[Exercise data]

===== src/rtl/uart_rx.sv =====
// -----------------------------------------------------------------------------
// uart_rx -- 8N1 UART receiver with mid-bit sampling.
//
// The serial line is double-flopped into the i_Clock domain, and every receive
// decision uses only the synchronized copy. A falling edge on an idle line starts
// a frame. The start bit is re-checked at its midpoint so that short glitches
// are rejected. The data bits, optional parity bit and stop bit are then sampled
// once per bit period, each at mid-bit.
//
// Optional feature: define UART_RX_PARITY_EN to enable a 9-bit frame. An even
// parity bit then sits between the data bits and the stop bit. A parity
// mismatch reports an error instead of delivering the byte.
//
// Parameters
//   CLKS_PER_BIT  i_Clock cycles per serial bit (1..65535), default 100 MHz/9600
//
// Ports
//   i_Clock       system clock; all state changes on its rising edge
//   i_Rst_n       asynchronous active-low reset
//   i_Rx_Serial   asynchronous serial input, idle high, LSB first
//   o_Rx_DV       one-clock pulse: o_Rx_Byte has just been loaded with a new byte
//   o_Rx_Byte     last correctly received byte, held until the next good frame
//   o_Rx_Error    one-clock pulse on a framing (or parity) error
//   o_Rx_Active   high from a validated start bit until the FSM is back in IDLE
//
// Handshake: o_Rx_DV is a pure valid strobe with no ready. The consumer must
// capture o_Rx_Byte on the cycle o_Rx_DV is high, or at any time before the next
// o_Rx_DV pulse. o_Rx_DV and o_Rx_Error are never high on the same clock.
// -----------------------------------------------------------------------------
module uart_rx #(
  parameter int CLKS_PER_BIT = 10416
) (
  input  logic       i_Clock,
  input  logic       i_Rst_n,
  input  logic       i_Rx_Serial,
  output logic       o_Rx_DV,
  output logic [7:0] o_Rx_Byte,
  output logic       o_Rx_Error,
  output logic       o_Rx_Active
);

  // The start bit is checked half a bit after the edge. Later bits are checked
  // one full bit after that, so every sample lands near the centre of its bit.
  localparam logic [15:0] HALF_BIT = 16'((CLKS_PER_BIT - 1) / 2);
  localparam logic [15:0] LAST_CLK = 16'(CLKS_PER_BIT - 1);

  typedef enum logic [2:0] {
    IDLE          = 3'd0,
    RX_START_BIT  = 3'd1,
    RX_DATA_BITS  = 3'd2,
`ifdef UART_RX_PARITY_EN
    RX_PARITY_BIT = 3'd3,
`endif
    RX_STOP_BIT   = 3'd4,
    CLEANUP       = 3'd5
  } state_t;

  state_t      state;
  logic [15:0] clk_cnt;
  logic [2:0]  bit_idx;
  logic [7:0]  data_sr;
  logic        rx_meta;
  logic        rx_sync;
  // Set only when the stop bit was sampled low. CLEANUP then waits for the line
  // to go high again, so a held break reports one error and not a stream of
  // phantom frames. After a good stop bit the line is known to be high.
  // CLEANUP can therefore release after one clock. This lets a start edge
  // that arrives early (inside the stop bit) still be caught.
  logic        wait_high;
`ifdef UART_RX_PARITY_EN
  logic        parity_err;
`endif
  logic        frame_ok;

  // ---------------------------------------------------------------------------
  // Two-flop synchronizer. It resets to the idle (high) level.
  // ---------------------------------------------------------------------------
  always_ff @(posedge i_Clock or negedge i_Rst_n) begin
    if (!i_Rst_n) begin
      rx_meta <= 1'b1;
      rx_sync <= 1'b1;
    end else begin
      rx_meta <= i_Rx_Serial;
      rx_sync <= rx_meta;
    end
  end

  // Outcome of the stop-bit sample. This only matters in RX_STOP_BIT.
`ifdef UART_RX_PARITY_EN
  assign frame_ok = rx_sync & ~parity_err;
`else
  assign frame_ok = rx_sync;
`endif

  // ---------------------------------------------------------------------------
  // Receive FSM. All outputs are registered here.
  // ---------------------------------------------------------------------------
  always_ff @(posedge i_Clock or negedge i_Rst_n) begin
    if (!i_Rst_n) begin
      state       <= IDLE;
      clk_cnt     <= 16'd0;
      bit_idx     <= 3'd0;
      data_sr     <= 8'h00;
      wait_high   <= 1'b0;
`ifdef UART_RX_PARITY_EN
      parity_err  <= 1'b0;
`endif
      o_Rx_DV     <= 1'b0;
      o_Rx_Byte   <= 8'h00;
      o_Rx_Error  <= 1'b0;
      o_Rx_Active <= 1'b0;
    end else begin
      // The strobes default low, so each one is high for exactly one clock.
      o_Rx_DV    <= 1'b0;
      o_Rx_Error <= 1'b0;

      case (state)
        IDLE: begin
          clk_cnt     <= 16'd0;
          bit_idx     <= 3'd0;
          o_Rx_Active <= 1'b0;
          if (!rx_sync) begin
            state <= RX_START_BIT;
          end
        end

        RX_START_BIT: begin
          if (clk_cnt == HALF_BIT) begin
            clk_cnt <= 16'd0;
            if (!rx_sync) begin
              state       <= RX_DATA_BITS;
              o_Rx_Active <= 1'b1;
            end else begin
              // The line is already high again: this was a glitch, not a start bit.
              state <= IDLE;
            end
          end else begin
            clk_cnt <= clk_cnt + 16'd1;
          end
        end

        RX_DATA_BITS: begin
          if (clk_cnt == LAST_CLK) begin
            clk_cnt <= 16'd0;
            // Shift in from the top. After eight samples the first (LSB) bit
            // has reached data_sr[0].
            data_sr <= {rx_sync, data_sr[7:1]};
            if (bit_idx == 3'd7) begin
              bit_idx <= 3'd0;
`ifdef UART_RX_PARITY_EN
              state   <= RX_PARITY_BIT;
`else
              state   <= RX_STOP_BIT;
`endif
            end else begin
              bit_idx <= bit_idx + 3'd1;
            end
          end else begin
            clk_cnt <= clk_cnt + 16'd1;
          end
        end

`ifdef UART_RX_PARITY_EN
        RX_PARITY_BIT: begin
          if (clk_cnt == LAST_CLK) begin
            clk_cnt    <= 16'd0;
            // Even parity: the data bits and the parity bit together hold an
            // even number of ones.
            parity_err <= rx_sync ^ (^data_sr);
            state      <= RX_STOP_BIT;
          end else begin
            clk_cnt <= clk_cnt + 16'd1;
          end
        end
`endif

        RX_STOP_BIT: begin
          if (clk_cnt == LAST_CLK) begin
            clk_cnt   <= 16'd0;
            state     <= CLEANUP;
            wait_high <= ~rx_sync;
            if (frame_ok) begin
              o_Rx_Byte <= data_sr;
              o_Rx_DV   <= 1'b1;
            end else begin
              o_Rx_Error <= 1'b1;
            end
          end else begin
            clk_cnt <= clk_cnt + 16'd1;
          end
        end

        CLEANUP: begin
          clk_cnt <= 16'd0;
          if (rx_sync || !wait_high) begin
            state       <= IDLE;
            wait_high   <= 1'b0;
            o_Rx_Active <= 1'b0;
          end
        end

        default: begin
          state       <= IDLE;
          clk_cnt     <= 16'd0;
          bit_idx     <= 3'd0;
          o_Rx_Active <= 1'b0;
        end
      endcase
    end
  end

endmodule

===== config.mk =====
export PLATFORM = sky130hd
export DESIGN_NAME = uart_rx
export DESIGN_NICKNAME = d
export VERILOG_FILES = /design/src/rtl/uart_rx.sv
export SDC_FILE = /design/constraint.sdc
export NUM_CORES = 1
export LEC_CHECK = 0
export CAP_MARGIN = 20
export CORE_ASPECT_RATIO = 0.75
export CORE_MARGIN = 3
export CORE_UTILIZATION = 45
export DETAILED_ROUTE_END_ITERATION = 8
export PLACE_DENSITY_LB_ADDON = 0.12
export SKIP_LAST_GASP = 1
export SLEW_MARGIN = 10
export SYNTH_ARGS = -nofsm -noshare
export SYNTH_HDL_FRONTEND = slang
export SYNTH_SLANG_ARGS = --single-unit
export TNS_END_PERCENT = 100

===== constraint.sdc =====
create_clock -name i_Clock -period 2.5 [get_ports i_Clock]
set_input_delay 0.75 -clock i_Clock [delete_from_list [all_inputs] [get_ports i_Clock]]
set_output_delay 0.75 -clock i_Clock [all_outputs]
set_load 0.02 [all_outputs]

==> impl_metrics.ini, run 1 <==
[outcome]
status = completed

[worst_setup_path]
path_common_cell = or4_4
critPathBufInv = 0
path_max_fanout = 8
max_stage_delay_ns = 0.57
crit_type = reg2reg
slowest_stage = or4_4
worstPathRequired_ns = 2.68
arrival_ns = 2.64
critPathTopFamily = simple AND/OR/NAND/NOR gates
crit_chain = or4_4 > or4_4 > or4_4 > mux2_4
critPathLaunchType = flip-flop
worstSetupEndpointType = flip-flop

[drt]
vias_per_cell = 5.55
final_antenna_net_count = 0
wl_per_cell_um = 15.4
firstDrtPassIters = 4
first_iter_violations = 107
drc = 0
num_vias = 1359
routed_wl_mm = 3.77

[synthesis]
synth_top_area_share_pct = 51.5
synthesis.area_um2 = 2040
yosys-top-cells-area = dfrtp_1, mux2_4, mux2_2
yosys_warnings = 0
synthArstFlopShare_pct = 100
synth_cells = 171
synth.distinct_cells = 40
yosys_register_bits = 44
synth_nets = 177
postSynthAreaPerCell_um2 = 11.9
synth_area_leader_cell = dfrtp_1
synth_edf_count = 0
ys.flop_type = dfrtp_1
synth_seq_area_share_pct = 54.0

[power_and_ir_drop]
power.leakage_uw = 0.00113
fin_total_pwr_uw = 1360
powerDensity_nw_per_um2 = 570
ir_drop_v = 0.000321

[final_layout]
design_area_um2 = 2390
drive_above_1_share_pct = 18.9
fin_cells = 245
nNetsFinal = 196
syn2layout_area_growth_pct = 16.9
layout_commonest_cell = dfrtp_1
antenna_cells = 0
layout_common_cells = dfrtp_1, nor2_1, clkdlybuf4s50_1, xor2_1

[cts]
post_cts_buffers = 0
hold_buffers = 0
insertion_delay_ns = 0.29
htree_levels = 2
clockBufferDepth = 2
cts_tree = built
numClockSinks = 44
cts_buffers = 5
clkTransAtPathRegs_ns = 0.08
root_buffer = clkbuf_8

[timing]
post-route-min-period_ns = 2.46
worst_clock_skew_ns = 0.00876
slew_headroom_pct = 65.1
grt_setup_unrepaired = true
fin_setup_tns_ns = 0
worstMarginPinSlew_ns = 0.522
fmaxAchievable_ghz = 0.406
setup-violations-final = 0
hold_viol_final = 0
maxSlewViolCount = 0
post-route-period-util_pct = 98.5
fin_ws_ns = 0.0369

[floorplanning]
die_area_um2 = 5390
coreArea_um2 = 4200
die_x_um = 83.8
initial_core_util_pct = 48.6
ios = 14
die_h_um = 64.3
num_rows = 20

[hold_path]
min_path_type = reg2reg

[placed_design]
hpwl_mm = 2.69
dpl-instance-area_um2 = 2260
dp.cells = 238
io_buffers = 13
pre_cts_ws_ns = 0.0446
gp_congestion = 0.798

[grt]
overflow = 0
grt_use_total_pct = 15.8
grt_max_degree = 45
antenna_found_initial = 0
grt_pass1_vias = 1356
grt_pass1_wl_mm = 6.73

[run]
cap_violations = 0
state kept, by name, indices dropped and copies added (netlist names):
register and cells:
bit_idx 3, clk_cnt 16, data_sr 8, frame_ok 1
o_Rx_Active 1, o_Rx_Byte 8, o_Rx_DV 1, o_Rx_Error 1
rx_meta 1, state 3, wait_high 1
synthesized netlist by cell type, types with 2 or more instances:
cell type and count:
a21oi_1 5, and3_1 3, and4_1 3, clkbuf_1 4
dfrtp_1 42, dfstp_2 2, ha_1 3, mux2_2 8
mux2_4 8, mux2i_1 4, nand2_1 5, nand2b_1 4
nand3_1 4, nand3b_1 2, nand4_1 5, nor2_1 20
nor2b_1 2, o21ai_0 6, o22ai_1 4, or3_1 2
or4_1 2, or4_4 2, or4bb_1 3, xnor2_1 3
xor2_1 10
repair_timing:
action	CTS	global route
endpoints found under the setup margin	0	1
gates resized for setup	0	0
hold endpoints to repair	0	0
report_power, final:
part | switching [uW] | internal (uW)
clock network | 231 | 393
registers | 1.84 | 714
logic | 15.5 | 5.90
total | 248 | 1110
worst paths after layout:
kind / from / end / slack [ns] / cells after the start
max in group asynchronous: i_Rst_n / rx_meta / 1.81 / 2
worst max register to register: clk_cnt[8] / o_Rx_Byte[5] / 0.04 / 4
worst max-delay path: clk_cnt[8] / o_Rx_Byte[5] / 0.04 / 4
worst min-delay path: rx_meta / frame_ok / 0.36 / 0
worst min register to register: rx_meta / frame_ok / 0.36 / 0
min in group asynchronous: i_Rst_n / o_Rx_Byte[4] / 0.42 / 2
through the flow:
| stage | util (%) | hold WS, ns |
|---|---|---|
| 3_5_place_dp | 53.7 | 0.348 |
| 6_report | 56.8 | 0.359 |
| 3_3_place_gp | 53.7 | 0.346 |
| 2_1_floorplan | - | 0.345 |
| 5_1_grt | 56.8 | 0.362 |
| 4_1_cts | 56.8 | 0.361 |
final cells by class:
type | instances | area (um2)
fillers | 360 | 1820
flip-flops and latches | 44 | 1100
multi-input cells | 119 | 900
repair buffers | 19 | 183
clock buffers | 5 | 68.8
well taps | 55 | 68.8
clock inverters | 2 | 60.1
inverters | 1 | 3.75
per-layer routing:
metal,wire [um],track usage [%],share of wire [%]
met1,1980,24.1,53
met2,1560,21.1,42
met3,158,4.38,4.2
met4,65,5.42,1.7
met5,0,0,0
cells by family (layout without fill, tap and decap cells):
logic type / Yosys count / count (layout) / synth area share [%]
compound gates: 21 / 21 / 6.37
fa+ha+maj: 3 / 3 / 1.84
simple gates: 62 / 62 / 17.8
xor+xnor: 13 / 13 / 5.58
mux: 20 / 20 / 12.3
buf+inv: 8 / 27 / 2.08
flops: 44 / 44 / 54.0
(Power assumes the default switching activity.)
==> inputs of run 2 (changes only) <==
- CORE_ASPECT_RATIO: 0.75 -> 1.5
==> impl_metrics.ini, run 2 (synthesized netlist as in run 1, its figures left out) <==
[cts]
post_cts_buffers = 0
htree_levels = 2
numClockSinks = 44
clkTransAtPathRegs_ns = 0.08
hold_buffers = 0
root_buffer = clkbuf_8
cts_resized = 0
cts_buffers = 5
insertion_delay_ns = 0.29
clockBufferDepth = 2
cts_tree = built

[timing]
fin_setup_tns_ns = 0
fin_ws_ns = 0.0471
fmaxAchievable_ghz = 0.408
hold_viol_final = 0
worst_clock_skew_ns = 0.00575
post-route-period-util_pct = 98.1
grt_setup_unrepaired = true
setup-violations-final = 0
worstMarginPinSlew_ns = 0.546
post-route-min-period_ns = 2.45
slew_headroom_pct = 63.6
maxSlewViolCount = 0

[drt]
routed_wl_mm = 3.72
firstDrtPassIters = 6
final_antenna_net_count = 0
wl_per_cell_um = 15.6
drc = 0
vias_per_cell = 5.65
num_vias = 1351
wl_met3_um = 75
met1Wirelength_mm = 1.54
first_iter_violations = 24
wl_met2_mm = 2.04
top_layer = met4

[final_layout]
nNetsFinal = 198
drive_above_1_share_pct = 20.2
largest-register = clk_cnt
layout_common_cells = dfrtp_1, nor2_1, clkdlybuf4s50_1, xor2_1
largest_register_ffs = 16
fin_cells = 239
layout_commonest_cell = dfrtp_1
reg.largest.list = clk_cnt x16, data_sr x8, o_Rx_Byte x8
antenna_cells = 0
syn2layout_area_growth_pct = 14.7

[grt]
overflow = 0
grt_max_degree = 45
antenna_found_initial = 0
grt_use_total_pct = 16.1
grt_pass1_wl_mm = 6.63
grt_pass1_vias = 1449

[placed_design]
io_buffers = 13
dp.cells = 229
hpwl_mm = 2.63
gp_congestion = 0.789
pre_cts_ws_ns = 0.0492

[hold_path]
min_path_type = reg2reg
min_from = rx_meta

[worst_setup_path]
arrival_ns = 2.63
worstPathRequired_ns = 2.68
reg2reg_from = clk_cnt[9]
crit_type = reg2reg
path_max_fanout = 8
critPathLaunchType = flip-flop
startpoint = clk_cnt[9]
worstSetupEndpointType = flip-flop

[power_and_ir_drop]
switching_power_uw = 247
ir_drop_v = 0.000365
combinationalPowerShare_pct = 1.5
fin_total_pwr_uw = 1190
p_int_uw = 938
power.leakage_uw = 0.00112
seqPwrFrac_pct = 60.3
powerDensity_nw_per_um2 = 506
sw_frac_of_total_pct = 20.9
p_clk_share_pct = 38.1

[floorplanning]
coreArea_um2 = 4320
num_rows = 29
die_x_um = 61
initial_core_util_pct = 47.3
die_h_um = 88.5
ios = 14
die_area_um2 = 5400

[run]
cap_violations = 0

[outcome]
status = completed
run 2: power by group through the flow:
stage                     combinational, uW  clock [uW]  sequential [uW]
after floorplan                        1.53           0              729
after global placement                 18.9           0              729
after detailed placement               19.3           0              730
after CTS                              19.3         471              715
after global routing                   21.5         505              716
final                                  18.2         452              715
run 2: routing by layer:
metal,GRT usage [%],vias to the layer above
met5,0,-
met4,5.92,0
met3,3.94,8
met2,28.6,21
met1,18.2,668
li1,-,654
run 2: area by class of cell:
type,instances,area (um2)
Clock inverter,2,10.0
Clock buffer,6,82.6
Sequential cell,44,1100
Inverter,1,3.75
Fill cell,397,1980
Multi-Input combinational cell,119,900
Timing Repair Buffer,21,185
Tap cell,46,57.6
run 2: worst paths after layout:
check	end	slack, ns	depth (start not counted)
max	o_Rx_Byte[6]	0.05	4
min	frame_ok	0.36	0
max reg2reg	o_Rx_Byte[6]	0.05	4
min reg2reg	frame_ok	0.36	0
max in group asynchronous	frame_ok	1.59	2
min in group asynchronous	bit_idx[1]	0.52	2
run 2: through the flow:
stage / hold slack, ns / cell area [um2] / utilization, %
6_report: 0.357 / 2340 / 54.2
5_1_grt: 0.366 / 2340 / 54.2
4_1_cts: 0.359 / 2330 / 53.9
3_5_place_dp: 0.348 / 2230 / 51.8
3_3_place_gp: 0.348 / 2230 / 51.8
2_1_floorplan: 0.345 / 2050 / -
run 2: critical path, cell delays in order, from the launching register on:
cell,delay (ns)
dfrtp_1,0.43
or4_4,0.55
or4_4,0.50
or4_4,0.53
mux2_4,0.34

[/Exercise data]

#### [Task brief]
Up to and including the line with "and every receive", please return the records exactly, beginning from their first line.

#### [Solution]
===== src/rtl/uart_rx.sv =====
// -----------------------------------------------------------------------------
// uart_rx -- 8N1 UART receiver with mid-bit sampling.
//
// The serial line is double-flopped into the i_Clock domain, and every receive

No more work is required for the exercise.